What you have to do:
Your answer should be one number: how many lines below hold the word "flip".

Excerpted data:
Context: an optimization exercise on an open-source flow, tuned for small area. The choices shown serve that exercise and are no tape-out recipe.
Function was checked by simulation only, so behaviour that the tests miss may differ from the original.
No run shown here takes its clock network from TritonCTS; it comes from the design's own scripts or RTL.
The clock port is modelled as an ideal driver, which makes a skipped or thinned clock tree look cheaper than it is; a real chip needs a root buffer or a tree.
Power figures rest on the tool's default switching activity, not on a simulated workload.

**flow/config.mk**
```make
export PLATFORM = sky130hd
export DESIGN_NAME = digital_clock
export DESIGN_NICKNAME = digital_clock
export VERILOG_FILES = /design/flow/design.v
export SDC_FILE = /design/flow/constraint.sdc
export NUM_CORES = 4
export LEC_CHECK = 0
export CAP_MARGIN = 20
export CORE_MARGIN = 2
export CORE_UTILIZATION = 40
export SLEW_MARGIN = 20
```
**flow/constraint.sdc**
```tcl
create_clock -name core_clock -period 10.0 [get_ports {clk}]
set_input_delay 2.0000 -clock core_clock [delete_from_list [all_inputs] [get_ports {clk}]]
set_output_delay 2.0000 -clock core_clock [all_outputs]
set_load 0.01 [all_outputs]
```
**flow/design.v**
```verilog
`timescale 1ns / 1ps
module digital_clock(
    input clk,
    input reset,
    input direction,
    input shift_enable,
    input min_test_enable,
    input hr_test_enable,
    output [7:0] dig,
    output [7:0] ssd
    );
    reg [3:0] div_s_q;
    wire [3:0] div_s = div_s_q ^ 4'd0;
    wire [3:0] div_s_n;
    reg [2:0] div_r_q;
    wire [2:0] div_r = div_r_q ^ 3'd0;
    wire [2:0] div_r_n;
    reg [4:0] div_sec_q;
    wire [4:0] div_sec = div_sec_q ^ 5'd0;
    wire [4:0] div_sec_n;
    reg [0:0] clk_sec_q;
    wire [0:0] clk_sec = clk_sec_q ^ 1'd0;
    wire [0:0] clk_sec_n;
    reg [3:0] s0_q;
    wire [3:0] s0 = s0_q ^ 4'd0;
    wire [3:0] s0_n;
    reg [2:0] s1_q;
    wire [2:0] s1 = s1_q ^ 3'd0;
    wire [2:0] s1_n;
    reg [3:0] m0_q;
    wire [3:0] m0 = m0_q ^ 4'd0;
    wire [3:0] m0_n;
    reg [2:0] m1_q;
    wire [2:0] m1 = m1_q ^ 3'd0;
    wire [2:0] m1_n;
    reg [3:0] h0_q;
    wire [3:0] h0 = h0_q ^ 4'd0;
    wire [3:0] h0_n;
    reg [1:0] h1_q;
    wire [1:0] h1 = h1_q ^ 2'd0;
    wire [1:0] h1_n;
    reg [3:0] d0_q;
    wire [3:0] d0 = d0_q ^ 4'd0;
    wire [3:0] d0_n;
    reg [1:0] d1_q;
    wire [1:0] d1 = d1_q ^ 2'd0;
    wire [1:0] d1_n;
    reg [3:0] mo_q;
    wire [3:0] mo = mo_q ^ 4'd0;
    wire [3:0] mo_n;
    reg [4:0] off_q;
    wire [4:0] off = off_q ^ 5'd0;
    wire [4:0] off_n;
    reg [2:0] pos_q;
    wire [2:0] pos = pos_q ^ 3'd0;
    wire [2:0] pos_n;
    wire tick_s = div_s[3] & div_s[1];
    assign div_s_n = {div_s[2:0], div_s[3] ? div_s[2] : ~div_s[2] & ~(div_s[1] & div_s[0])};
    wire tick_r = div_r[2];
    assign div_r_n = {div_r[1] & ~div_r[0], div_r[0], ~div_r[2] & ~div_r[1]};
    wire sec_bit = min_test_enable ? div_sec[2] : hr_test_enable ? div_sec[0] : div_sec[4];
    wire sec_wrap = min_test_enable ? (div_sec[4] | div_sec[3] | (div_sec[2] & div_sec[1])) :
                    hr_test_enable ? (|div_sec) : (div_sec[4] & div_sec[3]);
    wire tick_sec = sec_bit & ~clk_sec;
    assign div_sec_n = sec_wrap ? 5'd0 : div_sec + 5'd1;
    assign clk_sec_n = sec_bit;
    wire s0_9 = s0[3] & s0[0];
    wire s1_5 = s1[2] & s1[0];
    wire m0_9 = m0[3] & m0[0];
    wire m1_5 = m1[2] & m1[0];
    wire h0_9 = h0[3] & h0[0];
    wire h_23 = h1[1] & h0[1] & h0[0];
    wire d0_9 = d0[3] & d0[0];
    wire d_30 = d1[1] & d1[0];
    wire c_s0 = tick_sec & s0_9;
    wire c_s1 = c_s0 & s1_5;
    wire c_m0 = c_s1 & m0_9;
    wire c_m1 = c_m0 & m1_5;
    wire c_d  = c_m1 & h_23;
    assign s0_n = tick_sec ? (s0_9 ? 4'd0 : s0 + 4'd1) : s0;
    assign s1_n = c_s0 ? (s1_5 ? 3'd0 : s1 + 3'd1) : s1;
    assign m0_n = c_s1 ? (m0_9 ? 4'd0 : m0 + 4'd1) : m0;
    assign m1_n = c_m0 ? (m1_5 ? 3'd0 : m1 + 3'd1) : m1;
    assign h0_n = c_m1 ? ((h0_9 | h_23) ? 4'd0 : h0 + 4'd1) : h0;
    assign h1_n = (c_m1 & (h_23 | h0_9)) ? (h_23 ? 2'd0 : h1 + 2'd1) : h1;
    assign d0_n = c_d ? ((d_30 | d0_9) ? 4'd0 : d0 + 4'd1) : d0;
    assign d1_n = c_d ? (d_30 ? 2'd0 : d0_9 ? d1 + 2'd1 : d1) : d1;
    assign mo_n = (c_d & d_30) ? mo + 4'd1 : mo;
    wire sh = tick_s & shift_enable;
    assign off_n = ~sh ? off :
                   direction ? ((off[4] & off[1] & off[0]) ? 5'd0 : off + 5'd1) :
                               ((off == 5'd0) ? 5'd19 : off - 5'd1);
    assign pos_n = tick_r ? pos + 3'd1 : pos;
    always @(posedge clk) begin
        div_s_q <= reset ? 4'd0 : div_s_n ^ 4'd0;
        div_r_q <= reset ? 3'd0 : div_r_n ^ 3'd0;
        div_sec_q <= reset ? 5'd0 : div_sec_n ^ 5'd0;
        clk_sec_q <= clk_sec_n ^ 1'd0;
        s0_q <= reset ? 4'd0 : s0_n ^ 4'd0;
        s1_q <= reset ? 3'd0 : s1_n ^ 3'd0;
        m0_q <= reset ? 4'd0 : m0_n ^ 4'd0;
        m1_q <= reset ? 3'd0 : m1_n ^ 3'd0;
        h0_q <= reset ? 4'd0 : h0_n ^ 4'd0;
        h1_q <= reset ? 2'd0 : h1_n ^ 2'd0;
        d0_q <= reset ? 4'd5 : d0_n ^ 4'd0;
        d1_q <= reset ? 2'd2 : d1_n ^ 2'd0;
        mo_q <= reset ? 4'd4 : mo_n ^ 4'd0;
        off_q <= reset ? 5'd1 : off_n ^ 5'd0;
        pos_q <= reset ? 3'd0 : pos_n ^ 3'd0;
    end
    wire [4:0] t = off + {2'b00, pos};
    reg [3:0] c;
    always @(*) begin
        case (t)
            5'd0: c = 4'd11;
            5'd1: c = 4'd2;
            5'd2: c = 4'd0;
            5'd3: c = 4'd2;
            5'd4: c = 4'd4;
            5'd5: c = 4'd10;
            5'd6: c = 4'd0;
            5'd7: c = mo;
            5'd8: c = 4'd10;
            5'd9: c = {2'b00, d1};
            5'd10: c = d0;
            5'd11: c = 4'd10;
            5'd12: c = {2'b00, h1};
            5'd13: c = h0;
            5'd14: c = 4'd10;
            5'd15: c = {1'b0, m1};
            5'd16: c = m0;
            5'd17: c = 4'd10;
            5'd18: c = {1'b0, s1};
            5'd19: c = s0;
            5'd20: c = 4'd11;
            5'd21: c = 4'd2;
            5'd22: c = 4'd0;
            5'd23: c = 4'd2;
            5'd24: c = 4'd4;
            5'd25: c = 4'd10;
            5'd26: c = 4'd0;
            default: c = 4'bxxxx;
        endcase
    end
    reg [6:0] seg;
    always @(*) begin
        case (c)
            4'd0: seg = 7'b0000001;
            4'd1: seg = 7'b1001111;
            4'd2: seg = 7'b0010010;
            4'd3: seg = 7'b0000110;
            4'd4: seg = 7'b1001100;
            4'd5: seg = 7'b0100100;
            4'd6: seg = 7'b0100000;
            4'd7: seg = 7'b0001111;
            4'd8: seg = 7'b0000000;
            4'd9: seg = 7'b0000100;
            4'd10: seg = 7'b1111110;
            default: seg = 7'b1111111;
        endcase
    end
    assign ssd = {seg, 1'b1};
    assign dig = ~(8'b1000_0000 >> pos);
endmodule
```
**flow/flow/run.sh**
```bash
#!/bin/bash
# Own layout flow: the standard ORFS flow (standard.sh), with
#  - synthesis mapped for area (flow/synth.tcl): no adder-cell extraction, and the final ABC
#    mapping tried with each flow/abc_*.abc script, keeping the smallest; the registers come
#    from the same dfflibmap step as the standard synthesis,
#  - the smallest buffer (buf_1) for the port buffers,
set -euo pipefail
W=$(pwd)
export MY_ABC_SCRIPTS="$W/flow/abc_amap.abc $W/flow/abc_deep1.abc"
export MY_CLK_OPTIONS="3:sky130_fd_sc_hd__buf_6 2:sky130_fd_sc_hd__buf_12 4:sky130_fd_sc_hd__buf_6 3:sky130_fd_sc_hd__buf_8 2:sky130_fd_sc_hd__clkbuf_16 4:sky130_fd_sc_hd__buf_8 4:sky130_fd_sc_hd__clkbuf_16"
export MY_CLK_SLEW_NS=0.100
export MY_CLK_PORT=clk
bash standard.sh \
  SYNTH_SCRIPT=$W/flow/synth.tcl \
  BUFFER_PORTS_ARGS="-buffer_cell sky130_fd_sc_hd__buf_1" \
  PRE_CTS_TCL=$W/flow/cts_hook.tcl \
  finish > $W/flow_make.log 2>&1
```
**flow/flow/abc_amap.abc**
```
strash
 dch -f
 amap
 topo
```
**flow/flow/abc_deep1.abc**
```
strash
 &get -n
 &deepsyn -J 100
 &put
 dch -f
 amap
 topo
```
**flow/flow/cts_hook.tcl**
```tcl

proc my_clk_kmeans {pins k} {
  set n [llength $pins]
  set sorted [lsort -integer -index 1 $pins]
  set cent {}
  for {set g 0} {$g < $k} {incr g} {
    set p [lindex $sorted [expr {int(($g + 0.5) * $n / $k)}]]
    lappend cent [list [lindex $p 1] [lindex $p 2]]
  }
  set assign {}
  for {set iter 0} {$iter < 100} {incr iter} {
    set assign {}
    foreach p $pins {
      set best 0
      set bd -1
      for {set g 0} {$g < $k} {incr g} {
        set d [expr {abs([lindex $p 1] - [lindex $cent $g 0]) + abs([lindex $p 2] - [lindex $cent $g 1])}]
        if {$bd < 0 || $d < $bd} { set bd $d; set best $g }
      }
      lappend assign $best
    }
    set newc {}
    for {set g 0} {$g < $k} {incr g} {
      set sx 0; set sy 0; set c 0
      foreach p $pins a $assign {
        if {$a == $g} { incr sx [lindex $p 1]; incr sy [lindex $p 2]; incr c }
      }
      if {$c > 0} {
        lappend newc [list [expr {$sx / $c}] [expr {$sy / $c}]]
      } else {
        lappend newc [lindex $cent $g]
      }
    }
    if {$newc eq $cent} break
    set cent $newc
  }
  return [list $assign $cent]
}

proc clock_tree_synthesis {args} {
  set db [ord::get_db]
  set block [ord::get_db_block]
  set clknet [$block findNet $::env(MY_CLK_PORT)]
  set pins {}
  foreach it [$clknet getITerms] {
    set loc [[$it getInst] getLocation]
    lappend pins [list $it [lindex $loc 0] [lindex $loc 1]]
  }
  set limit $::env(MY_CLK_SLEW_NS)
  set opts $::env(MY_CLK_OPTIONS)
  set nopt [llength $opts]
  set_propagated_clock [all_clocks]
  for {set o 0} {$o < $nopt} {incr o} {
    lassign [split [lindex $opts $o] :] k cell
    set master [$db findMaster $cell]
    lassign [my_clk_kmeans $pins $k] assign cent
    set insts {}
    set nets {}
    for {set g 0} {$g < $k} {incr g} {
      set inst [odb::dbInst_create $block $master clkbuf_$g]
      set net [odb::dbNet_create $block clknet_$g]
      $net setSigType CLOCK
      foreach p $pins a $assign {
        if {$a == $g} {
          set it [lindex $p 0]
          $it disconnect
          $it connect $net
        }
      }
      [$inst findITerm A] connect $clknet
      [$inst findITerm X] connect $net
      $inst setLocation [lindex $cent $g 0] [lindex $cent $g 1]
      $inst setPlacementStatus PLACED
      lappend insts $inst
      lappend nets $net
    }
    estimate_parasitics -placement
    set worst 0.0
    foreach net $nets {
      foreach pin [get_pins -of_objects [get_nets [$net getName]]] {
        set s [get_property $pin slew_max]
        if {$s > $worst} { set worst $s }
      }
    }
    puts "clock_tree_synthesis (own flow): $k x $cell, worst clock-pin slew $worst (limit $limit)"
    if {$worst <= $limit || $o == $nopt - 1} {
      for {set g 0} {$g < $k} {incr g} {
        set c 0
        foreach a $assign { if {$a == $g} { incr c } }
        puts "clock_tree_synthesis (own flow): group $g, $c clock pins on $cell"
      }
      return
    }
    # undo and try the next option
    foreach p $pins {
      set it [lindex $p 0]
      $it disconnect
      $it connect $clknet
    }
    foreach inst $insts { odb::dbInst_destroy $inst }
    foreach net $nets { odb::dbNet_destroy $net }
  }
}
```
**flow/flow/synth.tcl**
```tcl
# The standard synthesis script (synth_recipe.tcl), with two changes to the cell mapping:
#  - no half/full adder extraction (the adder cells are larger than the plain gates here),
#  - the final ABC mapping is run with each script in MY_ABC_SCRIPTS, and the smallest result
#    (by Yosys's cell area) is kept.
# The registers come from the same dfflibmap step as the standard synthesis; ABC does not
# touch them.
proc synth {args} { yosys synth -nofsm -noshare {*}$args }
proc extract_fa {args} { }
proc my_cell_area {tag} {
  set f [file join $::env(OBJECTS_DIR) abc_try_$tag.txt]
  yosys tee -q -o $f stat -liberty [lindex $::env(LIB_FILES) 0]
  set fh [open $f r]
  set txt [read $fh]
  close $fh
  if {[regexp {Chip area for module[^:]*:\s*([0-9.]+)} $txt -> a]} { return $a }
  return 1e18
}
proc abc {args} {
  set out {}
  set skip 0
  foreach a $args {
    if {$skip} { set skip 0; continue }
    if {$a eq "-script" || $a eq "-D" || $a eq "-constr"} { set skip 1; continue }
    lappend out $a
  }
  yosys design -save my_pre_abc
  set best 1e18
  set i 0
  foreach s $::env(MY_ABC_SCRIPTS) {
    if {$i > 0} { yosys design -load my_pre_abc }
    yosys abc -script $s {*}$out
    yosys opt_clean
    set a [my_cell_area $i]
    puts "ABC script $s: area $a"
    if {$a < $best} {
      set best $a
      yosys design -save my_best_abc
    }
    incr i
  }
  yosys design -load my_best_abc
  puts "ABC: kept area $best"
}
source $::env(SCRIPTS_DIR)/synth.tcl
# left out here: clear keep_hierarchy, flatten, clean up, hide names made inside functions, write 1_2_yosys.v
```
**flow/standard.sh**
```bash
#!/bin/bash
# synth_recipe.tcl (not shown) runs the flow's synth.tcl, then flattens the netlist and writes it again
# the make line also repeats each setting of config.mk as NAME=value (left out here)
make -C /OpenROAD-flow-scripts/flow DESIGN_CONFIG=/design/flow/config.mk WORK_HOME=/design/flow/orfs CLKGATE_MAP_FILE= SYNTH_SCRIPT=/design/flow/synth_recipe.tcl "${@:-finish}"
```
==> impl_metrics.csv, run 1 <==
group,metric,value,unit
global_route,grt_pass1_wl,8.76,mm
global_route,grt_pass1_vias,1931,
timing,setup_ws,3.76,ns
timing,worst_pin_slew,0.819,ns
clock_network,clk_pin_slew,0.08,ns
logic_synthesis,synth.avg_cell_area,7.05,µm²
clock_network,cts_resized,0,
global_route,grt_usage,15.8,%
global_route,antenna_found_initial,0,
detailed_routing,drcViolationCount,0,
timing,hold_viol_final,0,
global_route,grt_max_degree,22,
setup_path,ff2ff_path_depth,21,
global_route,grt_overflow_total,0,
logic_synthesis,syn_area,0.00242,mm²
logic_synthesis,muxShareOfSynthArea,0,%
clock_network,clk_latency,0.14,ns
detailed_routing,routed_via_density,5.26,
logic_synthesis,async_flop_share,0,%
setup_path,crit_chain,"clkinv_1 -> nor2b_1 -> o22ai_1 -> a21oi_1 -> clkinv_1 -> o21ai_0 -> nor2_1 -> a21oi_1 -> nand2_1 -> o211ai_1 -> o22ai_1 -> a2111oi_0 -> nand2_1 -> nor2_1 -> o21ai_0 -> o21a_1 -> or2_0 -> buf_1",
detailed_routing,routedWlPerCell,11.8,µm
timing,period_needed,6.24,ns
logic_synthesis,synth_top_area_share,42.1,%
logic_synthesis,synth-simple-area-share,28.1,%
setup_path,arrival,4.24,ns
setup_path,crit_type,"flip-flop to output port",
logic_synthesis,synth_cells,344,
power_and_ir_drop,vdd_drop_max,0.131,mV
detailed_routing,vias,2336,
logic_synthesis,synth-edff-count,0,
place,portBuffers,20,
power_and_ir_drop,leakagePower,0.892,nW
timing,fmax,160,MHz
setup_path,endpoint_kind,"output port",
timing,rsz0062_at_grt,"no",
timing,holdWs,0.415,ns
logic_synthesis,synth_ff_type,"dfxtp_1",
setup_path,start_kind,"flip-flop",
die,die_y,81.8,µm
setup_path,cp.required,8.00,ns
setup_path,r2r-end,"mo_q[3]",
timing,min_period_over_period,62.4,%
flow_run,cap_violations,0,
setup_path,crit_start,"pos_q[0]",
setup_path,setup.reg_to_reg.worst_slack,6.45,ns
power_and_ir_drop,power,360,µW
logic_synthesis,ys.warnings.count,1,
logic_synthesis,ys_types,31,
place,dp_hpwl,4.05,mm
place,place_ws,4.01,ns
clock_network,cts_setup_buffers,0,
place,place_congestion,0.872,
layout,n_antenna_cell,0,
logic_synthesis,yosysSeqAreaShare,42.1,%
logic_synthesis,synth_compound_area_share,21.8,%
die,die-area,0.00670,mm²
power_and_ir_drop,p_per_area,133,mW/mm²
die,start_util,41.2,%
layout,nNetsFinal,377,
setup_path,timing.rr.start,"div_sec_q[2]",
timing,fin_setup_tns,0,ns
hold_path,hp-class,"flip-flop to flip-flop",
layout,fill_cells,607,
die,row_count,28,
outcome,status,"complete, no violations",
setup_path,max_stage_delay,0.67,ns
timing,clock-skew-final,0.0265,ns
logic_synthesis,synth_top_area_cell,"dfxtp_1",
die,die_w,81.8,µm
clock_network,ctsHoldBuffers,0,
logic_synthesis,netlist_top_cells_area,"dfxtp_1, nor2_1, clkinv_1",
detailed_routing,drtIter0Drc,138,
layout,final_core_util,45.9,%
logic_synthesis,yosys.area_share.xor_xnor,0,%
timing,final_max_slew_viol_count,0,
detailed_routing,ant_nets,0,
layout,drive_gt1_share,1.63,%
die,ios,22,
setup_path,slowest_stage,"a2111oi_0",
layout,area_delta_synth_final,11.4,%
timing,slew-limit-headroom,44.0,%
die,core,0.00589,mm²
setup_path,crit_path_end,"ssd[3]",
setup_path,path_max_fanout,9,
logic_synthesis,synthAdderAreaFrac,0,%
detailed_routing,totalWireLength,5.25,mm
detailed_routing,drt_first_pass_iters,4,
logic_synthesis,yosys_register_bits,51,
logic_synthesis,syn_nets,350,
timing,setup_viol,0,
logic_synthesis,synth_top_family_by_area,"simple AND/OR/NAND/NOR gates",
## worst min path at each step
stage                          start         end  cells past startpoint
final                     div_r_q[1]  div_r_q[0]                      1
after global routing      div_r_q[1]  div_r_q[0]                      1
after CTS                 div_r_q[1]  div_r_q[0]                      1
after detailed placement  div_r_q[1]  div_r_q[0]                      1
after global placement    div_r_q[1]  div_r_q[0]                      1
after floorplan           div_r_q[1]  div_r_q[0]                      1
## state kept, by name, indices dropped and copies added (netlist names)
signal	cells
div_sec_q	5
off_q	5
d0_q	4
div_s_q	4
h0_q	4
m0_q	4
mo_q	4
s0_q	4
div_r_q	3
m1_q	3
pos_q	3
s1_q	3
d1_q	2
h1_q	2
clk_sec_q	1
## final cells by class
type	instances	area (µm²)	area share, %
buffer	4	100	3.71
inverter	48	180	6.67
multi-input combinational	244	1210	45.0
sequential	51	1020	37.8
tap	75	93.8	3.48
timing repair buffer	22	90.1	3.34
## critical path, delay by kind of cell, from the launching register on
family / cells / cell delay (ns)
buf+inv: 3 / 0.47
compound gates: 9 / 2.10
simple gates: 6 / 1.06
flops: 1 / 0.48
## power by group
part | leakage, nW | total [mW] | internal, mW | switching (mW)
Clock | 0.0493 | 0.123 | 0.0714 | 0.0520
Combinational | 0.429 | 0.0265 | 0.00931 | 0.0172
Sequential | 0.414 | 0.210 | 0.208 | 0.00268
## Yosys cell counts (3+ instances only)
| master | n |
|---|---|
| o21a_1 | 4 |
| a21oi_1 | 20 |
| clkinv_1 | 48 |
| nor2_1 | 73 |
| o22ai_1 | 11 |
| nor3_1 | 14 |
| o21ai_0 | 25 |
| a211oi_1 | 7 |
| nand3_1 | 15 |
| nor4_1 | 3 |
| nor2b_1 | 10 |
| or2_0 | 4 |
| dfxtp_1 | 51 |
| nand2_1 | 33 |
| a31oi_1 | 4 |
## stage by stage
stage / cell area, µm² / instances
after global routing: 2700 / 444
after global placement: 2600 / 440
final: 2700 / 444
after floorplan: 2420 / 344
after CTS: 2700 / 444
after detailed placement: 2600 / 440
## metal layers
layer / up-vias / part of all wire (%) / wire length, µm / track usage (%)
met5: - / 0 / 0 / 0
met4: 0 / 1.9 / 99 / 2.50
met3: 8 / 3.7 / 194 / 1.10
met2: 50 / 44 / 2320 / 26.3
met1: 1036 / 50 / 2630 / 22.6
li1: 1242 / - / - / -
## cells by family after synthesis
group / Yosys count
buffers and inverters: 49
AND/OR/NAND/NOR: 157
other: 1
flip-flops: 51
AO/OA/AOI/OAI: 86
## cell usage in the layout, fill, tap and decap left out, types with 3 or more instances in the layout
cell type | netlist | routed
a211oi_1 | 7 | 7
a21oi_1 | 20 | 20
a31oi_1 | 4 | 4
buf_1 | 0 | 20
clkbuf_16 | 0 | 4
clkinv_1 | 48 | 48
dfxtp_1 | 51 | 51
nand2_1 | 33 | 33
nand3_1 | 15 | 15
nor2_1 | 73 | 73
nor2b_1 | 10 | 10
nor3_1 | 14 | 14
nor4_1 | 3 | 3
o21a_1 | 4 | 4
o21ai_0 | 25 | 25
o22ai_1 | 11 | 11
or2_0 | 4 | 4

Answer for this exercise:
4